渡辺さんは09年、髪に悩む子どもにウイッグを無償提供するNPO法人「ジャパンヘアドネーション&チャリティー」(ジャーダック)を設立した。「髪への恩返し」の気持ちで、米国の団体の取り組みを参考にしたという。
反響は上々だった。寄付した人のネットの投稿やメディアへの露出により、寄付もウイッグの希望者も増えていった。今は参加の輪が年10万人にまで広がっている。
でも、渡辺さんは「子どもを笑顔にする美談」とみなされることに違和感がある、と話した。髪がない人は社会の少数派。だから「ウイッグは必要なもの」という無意識の押しつけをしていないか、と思うのだという。
何も聞かされず家族に連れて来られる子もいる。「本人の気持ちは?」と気になるそうだ。
ジャーダックが監修した「31㎝」という本がある。
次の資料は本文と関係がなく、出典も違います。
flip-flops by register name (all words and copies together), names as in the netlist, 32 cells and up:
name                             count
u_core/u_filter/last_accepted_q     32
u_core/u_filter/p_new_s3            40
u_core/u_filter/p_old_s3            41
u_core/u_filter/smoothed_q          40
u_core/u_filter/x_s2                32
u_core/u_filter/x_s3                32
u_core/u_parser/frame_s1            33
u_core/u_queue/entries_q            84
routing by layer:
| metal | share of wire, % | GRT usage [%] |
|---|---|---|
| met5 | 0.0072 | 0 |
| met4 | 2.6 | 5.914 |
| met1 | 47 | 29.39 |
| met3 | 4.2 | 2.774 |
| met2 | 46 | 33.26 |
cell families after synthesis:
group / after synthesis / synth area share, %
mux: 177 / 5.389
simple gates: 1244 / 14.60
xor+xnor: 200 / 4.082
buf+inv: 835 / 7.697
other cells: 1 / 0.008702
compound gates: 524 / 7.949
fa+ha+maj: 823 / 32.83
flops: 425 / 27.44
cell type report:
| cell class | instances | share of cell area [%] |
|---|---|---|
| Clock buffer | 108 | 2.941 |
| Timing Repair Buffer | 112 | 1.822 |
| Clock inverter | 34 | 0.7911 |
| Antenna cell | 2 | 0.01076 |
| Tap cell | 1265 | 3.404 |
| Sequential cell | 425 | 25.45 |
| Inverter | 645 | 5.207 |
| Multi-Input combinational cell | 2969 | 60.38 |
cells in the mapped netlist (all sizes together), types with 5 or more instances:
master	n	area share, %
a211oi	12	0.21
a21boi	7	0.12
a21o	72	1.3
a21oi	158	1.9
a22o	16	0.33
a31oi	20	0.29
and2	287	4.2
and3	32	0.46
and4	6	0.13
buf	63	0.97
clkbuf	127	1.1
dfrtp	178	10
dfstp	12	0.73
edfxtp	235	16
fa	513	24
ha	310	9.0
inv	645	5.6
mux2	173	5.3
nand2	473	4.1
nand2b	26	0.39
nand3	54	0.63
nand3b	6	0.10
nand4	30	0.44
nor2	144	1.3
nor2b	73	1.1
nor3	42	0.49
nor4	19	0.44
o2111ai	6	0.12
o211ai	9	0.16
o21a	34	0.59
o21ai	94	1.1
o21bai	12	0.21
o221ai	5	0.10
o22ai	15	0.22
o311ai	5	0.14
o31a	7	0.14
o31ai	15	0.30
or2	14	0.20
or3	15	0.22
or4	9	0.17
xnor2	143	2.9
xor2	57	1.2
==> config.mk <==
export PLATFORM = sky130hd
export DESIGN_NAME = cltl_div
export DESIGN_NICKNAME = d
export VERILOG_FILES = /design/src/rtl/cltl_pkg.sv /design/src/rtl/cltl_div.sv
export SDC_FILE = /design/constraint.sdc
export NUM_CORES = 2
export LEC_CHECK = 0
export BUFFER_PORTS_ARGS = -buffer_cell sky130_fd_sc_hd__buf_2
export CAP_MARGIN = 20
export CORE_MARGIN = 2
export CORE_UTILIZATION = 50
export CTS_CLUSTER_SIZE = 12
export DETAILED_ROUTE_END_ITERATION = 16
export GPL_ROUTABILITY_DRIVEN = 0
export GPL_TIMING_DRIVEN = 0
export MAX_ROUTING_LAYER = met4
export PLACE_DENSITY = 0.71
export SLEW_MARGIN = 5
export SYNTH_ARGS = -nofsm -noshare
export SYNTH_HDL_FRONTEND = slang
export SYNTH_SLANG_ARGS = --single-unit
==> constraint.sdc <==
create_clock -name clock -period 5.5 [get_ports clock]
set_clock_uncertainty 0.2 [all_clocks]
set_input_delay 0 -clock clock [delete_from_list [all_inputs] [get_ports clock]]
set_output_delay 0 -clock clock [all_outputs]
set_load 0.02 [all_outputs]
File: src/rtl/rmbd_pkg.sv
// Package for the RGBA mipmap 2x2 box downsampler.
// Holds sizes, channel widths and register codes used by rmbd_lane and the top level.
// No dependencies.
package rmbd_pkg;

   localparam int MAX_WIDTH = 1024;

   localparam int DIM_W = 11;
   localparam int CNT_W = (MAX_WIDTH > 2) ? $clog2(MAX_WIDTH) : 1;
   localparam int EXT_W = (CNT_W + 1 > DIM_W) ? CNT_W + 1 : DIM_W;
   localparam int BUF_DEPTH = (MAX_WIDTH + 1) / 2;
   localparam int ADDR_W = (BUF_DEPTH > 1) ? $clog2(BUF_DEPTH) : 1;

   localparam int NUM_CH = 4;
   localparam int CH_W = 8;
   localparam int PAIR_W = CH_W + 1;
   localparam int QUAD_W = CH_W + 2;
   localparam int ROW_W = NUM_CH * PAIR_W;

   localparam int CSR_DATA_W = 32;
   localparam int CSR_ADDR_W = 3;

   localparam logic [DIM_W-1:0] WIDTH_RESET = DIM_W'(1024);
   localparam logic [DIM_W-1:0] HEIGHT_RESET = DIM_W'(1024);

   typedef enum logic {
      REG_IMAGE_WIDTH  = 1'b0,
      REG_IMAGE_HEIGHT = 1'b1
   } reg_index_type;

   typedef logic [CH_W-1:0] chan_type;
   typedef logic [PAIR_W-1:0] pair_type;

   function automatic logic [EXT_W-1:0] clamp_dim(input logic [DIM_W-1:0] v);
      logic [EXT_W-1:0] e;
      e = EXT_W'(v);
      if (e > EXT_W'(MAX_WIDTH)) begin
         e = EXT_W'(MAX_WIDTH);
      end
      if (e == '0) begin
         e = EXT_W'(1);
      end
      return e;
   endfunction

endpackage

File: src/rtl/rmbd_lane.sv
// One color channel lane of the box filter: horizontal pair sum and the
// final four-value sum truncated to the average. Depends on rmbd_pkg.
module rmbd_lane (
   input  rmbd_pkg::chan_type left_byte,
   input  rmbd_pkg::chan_type right_byte,
   output rmbd_pkg::pair_type pair_sum,
   input  rmbd_pkg::pair_type lower_pair,
   input  rmbd_pkg::pair_type upper_pair,
   output rmbd_pkg::chan_type avg
);
   import rmbd_pkg::*;

   logic [QUAD_W-1:0] quad_sum;

   assign pair_sum = PAIR_W'(left_byte) + PAIR_W'(right_byte);
   assign quad_sum = QUAD_W'(lower_pair) + QUAD_W'(upper_pair);
   assign avg = quad_sum[QUAD_W-1:2];

endmodule
### src/rtl/radio_reply_deframer_core.sv
// Radio reply deframer. Bytes of one received transfer enter on the in_ stream, one
// per transaction, with in_tlast on the final byte. Byte 0 is skipped, byte 1 is the
// count, bytes 2..count+1 are summed modulo 256 and the byte after them is the
// checksum; byte 2 is the reply kind and the following bytes are data, buffered in a
// 60-entry store. On the final byte the transfer is checked (length 4..64, count
// nonzero, at most 61 and fitting the transfer, sum equal to checksum). A failed
// transfer yields one result with frame_ok low; a good one yields one result per data
// byte, or one empty result when there is no data. status_reply flags replies whose
// kind equals the status_kind register (cfg_wr_en / cfg_wr_data) and carry three or
// more data bytes. Bytes are taken while in_tready is high; after the final byte
// in_tready stays low while results drain. Each result is fetched by a registered
// read of the store's single read port (FETCH state) and then presented (SEND
// state) until out_tready takes it. in_tready rises again once the final result of
// the transfer has been taken.
module radio_reply_deframer_core (
  input  logic                              clk,
  input  logic                              rst_n,
  // input stream
  input  logic                              in_tvalid,
  output logic                              in_tready,
  input  logic [radd_pkg::IN_TDATA_W-1:0]   in_tdata,   // [7:0] rx_byte
  input  logic                              in_tlast,   // end_of_transfer
  // result stream
  output logic                              out_tvalid,
  input  logic                              out_tready,
  output logic [radd_pkg::OUT_TDATA_W-1:0]  out_tdata,  // [5:0] data_length,
                                                        // [11:6] data_index,
                                                        // [19:12] data_byte, [23:20] zero
  output logic [radd_pkg::OUT_TUSER_W-1:0]  out_tuser,  // [0] frame_ok, [8:1] reply_kind,
                                                        // [9] status_reply
  output logic                              out_tlast,  // last
  // configuration
  input  logic                              cfg_wr_en,
  input  logic [7:0]                        cfg_wr_data // status_kind
);
  import radd_pkg::*;

  radd_cmd_t    cmd;
  radd_stat_t   stat;
  radd_result_t res;

  // Sequence byte intake and result drain
  radd_ctrl u_ctrl (
    .clk        (clk),
    .rst_n      (rst_n),
    .in_tvalid  (in_tvalid),
    .in_tlast   (in_tlast),
    .in_tready  (in_tready),
    .out_tvalid (out_tvalid),
    .out_tready (out_tready),
    .cmd        (cmd),
    .stat       (stat)
  );

  // Hold frame state, checks, data store and the result fields
  radd_dp u_dp (
    .clk         (clk),
    .rst_n       (rst_n),
    .rx_byte     (in_tdata[7:0]),
    .cfg_wr_en   (cfg_wr_en),
    .cfg_wr_data (cfg_wr_data),
    .cmd         (cmd),
    .stat        (stat),
    .res         (res)
  );

  // Pack result fields, lowest field first
  assign out_tdata = {4'd0, res.data_byte, res.data_index, res.data_length};
  assign out_tuser = {res.status_reply, res.reply_kind, res.frame_ok};
  assign out_tlast = res.last;
endmodule
--- src/rtl/ultrasonic_ranging_with_smoothing_core_assert.svh ---
// Assertion macros used by the ultrasonic ranging RTL.
// Expects signals named clk and rst_n in the including module; no other dependencies.
`ifndef ULTRASONIC_RANGING_WITH_SMOOTHING_CORE_ASSERT_SVH
`define ULTRASONIC_RANGING_WITH_SMOOTHING_CORE_ASSERT_SVH

// Check a condition in the same cycle as its antecedent
`define URS_ASSERT_SAME(label, ante, cons, msg) \
  label: assert property (@(posedge clk) disable iff (!rst_n) (ante) |-> (cons)) \
    else $error(msg);

// Check a condition in the cycle after its antecedent
`define URS_ASSERT_NEXT(label, ante, cons, msg) \
  label: assert property (@(posedge clk) disable iff (!rst_n) (ante) |=> (cons)) \
    else $error(msg);

`endif

--- src/rtl/urs_pkg.sv ---
// Types and constants for the ultrasonic ranging core with smoothing.
// No dependencies; used by ultrasonic_ranging_with_smoothing_core.
package urs_pkg;

  // Counter width default and fixed register widths
  localparam int TIMER_BITS_DEF = 19;
  localparam int TRIG_WIDTH_W   = 8;
  localparam int TIMEOUT_W      = 19;
  localparam int CFG_IDX_W      = 2;
  localparam int CFG_DATA_W     = 19;

  // Register reset values
  localparam logic [TRIG_WIDTH_W-1:0] TRIG_WIDTH_RST = 8'd10;
  localparam logic [TIMEOUT_W-1:0]    TIMEOUT_RST    = 19'd100000;

  // Width to mm: (width * 11151) >> 16, approx 340.29 m/s / 2000
  localparam int              MM_SCALE_W = 14;
  localparam logic [13:0]     MM_SCALE   = 14'd11151;
  localparam int              MM_SHIFT   = 16;
  localparam int              MM_W       = 16;
  localparam int              SMOOTH_SH  = 5;

  // Register indexes
  localparam logic [CFG_IDX_W-1:0] CFG_TRIG_WIDTH   = 2'd0;
  localparam logic [CFG_IDX_W-1:0] CFG_ECHO_TIMEOUT = 2'd1;

  typedef enum logic [1:0] {
    PH_IDLE = 2'd0,
    PH_TRIG = 2'd1,
    PH_WAIT = 2'd2
  } phase_t;

  typedef struct packed {
    logic start_req;
    logic first;
    logic echo_level;
  } urs_in_t;

  typedef struct packed {
    logic            trigger_level;
    logic            busy_res;
    logic            done_res;
    logic            no_response;
    logic [MM_W-1:0] raw_mm;
    logic [MM_W-1:0] smoothed_mm;
  } urs_out_t;

endpackage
31センチは、寄付できる髪の長さの下限だ。
この本には、寄付した側、受け取った側など、さまざまな人の声が載っている。例えば、小中学校ではヘアバンドやバンダナで隠し、高校からウイッグをつけて過ごしたという女性は、こう胸の内を明かす。「当たり前に『ある』と思われているものが『ない』だけで『違う』と思われる。そして自分でも『違う=あかん、ダメ』って思ってしまう」
がん患者の外見ケアに詳しい臨床心理士の野澤桂子さんは「がんの人に対してかわいそうな人、と見ていた人ががんになった時、絶対に隠さないといけないと思いがちです」と解説している。つまり、気にしているのは他人の目のようで、実は「自分の目」ということだ。親が髪のない我が子の姿を隠そうとすれば、子どもは「自分は隠される恥ずかしい存在」と感じて自信をなくしてしまう。
ウイッグを渡しさえすれば解決するわけではないと、渡辺さんは言う。目指すのは「ウイッグをつけても、つけなくてもいい社会」。「当たり前」を問い直さなくてはいけないのは、髪の問題だけではない。(専門記者)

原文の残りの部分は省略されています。